DATA EXTRACT: Begin

File: src/rtl/martian_date_counter.sv
// Martian (Darian-style) calendar counter.
// Keeps a year/month/sol date that advances one sol per tick and accepts a
// validated load of a new date. The 27/28-sol month rule used to decide when
// to roll over is the same one presented on month_len for downstream decode.

module martian_date_counter #(
   parameter int YEAR_W = 16
) (
   input  logic              clk,
   input  logic              reset,
   input  logic              tick,
   input  logic              load,
   input  logic [YEAR_W-1:0] ld_year,
   input  logic [4:0]        ld_month,
   input  logic [4:0]        ld_sol,
   output logic [YEAR_W-1:0] year,
   output logic [4:0]        month,
   output logic [4:0]        sol,
   output logic              leap_year,
   output logic [4:0]        month_len,
   output logic              month_wrap,
   output logic              year_wrap,
   output logic              load_err
);

   // Calendar constants. Months run 0..23 and sols are 1-based.
   localparam logic [4:0]        LAST_MONTH = 5'd23;
   localparam logic [4:0]        FIRST_SOL  = 5'd1;
   localparam logic [4:0]        LEN_SHORT  = 5'd27;
   localparam logic [4:0]        LEN_LONG   = 5'd28;
   localparam logic [YEAR_W-1:0] TEN        = YEAR_W'(10);
   localparam logic [YEAR_W-1:0] YEAR_ONE   = YEAR_W'(1);

   // A year is leap when it is odd or a multiple of ten.
   function automatic logic is_leap(input logic [YEAR_W-1:0] y);
      return y[0] || ((y % TEN) == '0);
   endfunction

   // Even months are long; odd months are short except the last month of a
   // leap year, which carries the extra sol.
   function automatic logic [4:0] len_of(input logic [4:0] m, input logic leap);
      logic [4:0] len;
      if (!m[0])
         len = LEN_LONG;
      else if ((m == LAST_MONTH) && leap)
         len = LEN_LONG;
      else
         len = LEN_SHORT;
      return len;
   endfunction

   logic              cur_leap;
   logic [4:0]        cur_len;

   logic              ld_leap;
   logic [4:0]        ld_len;
   logic              ld_ok;

   logic [YEAR_W-1:0] tick_year;
   logic [4:0]        tick_month;
   logic [4:0]        tick_sol;
   logic              tick_mwrap;
   logic              tick_ywrap;

   logic [YEAR_W-1:0] next_year;
   logic [4:0]        next_month;
   logic [4:0]        next_sol;
   logic              next_mwrap;
   logic              next_ywrap;
   logic              next_lerr;

   // Leap status and month length of the date currently held.
   always_comb begin
      cur_leap = is_leap(year);
      cur_len  = len_of(month, cur_leap);
   end

   // Validate the load request against the length of the month being loaded.
   always_comb begin
      ld_leap = is_leap(ld_year);
      ld_len  = len_of(ld_month, ld_leap);
      ld_ok   = (ld_month <= LAST_MONTH) && (ld_sol >= FIRST_SOL) && (ld_sol <= ld_len);
   end

   // Date one sol after the current one, with the roll-over pulses it causes.
   always_comb begin
      tick_year  = year;
      tick_month = month;
      tick_sol   = sol;
      tick_mwrap = 1'b0;
      tick_ywrap = 1'b0;
      if (sol < cur_len) begin
         tick_sol = sol + 5'd1;
      end else if (month < LAST_MONTH) begin
         tick_sol   = FIRST_SOL;
         tick_month = month + 5'd1;
         tick_mwrap = 1'b1;
      end else begin
         tick_sol   = FIRST_SOL;
         tick_month = '0;
         tick_year  = year + YEAR_ONE;
         tick_mwrap = 1'b1;
         tick_ywrap = 1'b1;
      end
   end

   // Choose the next state: a load (legal or not) always beats a tick.
   always_comb begin
      next_year  = year;
      next_month = month;
      next_sol   = sol;
      next_mwrap = 1'b0;
      next_ywrap = 1'b0;
      next_lerr  = 1'b0;
      if (load) begin
         if (ld_ok) begin
            next_year  = ld_year;
            next_month = ld_month;
            next_sol   = ld_sol;
         end else begin
            next_lerr = 1'b1;
         end
      end else if (tick) begin
         next_year  = tick_year;
         next_month = tick_month;
         next_sol   = tick_sol;
         next_mwrap = tick_mwrap;
         next_ywrap = tick_ywrap;
      end
   end

   // Date and pulse registers; reset drops back to 0/0/1 with pulses cleared.
   always_ff @(posedge clk or posedge reset) begin
      if (reset) begin
         year       <= '0;
         month      <= '0;
         sol        <= FIRST_SOL;
         month_wrap <= 1'b0;
         year_wrap  <= 1'b0;
         load_err   <= 1'b0;
      end else begin
         year       <= next_year;
         month      <= next_month;
         sol        <= next_sol;
         month_wrap <= next_mwrap;
         year_wrap  <= next_ywrap;
         load_err   <= next_lerr;
      end
   end

   // Expose the decoded calendar attributes of the current date.
   always_comb begin
      leap_year = cur_leap;
      month_len = cur_len;
   end

endmodule

File: config.mk
export PLATFORM = sky130hd
export DESIGN_NAME = martian_date_counter
export DESIGN_NICKNAME = d
export VERILOG_FILES = /design/src/rtl/martian_date_counter.sv
export SDC_FILE = /design/constraint.sdc
export NUM_CORES = 1
export LEC_CHECK = 0
export BUFFER_PORTS_ARGS = -buffer_cell sky130_fd_sc_hd__buf_2
export CORE_UTILIZATION = 45
export DETAILED_ROUTE_END_ITERATION = 6
export GPL_TIMING_DRIVEN = 0
export PLACE_DENSITY = 0.63
export SYNTH_ARGS = -nofsm -noshare
export SYNTH_HDL_FRONTEND = slang
export SYNTH_SLANG_ARGS = --single-unit
File: constraint.sdc
create_clock -name clk -period 6.4 [get_ports clk]
set_input_delay 1.28 -clock clk [delete_from_list [all_inputs] [get_ports clk]]
set_output_delay 1.28 -clock clk [all_outputs]
set_load 0.05 [all_outputs]
==> summary.md, run 1 <==
| Metric | Value |
|---|---|
| Status | `complete, but fails checks` |
| Failing checks | `setup timing` |
| Int Power | `1.67 mW` |
| Tmin final | `7.31 ns` |
| Num CTS Buffers | `5` |
| Total grt overflow | `0` |
| Synth top area cells | `dfrtp_1, nand2_1, a21oi_1` |
| Post-route cell area | `roughly 7600 µm²` |
| Top FF cell, synth | `dfrtp_1` |
| Fin. max-slew vios | `0` |
| CTS max path bufs | `2` |
| GR Util All Layers | `30.8%` |
| Most frequent CP cell | `buf_4` |
| WL final | `20400 µm` |
| Detailed Route Iter0 Violations | `just under 800` |
| Largest family of logic cells by synthesized area | `compound AO/OA/AOI/OAI gates` |
| Total Power | `between 3 and 4 mW` |
| RD Place Congestion | `0.919` |
| Critical path launch point type | `primary input` |
| Synth Cell Area | `around 5300 µm²` |
| Post-synthesis mux area share | `under 10%` |
| WL per Instance | `~20 µm` |
| Slew @ Worst Pin | `1.15 ns` |
| DR vias/cell | `6.81` |
| Final cycle utilization of the critical path | `114%` |
| WP data required | `6.57 ns` |
| Synth Area per Inst | `6.97 µm²` |
| CP Buf/Inv Count | `9` |
| Die area | `around 12000 µm²` |
| MaxCap Viol Count | `0` |
| Post-Synth XOR/XNOR Area | `~2.1%` |
| Top cell family by delay on the critical path | `compound AO/OA/AOI/OAI gates` |
| R2r startpoint | `year[14]` |
| DP Area | `between 6000 and 7000 µm²` |
| Crit path arrival time | `about 7.5 ns` |
| Vias in the first global route | `roughly 6600` |
| CP Launch Point | `ld_year[12]` |
| Maximum vdd drop | `between 0.5 and 0.6 mV` |
| Placement Setup Slack | `-1.68 ns` |
| Compound-Gate Fraction of Synth Area | `40.5%` |
| Top cells by count, synth | `nand2_1, nor2_1, a21oi_1` |
| DR vias | `roughly 7000` |
| Final hold violations | `0` |
| Slew headroom | `23.6%` |
| Die Height | `between 100 and 150 µm` |
| Clock root cell | `clkbuf_16` |
| # setup viols final | `32` |
| Power share of the sequential group | `9.2%` |
| Met1 usage | `40.1%` |
| Hold Path Origin | `sol[0]` |
| Sw power | `just under 2 mW` |
| Crit path setup slack, layout | `-0.910 ns` |
| Critical path's slowest cell | `a2111oi_4` |
| Yosys reg bits | `29` |
| Peak Freq | `approximately 0.14 GHz` |
| DP Wirelength | `around 14000 µm` |
| Share of layout cells above drive strength 1 | `around 37%` |
| First-pass GRT wire length | `approximately 32000 µm` |
| N_diodes | `0` |
| Die X | `111 µm` |
| Final Skew | `around 0.0037 ns` |
| Busiest layer in global routing | `met2` |
| Sw frac | `between 50% and 60%` |
| CP max stage delay | `~0.37 ns` |
| Clock Power Share | `under 10%` |
| P_leak | `2.95 nW` |
| RSZ-0062 raised after global routing | `yes` |
| CORE AREA | `about 11000 µm²` |
| Worst hold-check path type | `reg -> reg` |
| CP endpoint kind | `flip-flop` |
| Ys Warns | `0` |
| PortBufs | `53` |
| Cells after Synth | `around 760` |
| CTS clk-pin slew, worst paths | `around 0.050 ns` |
| Clock Latency Late Sink | `about 0.28 ns` |
| Row Count | `39` |
| Num ports | `65` |
| Met2 usage | `a little over half` |
| DRC violation count after routing | `0` |
| Most frequent cell after synthesis | `nand2_1` |
| Yosys cell types | `just under 100` |
| Post-synthesis sequential area ratio | `between 10% and 20%` |
| Share of the synthesized area in the top cell type | `13.2%` |
| Largest net degree at the start of global routing | `30` |
| First-pass DRT Iterations | `6` |
| Crit path kind | `in -> reg` |
| TritonCTS Sinks | `29` |
| # H-tree levels | `2` |
| Synth Area in Simple Gates | `30.2%` |
| Share of flip-flops with an asynchronous set or reset | `between 90% and 100%` |
| Area growth syn-to-layout | `42.7%` |
| Power per cell area | `around 480 nW/µm²` |
| Critical Path Fanout Max | `6` |
| Initial Util | `between 40% and 50%` |
| Nets | `just over 900` |
| Adder-cell share of the synthesized area | `about 2.6%` |
| Initial antenna violation count | `0` |
| Met3 Usage GRT | `under 10%` |
| Final ANT Viol Nets | `0` |
| Post-synth EDFFs | `0` |
| CTS tree | `yes` |
| Cell taking the most area after synthesis | `dfrtp_1` |
| Combinational Power Share | `between 80% and 90%` |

DATA EXTRACT: End

WHAT TO PRODUCE: Which lines in the records above contain the string "else"? Copy them.

RESULT OF THE EXERCISE:
      else if ((m == LAST_MONTH) && leap)
      else
      end else if (month < LAST_MONTH) begin
      end else begin
         end else begin
      end else if (tick) begin
      end else begin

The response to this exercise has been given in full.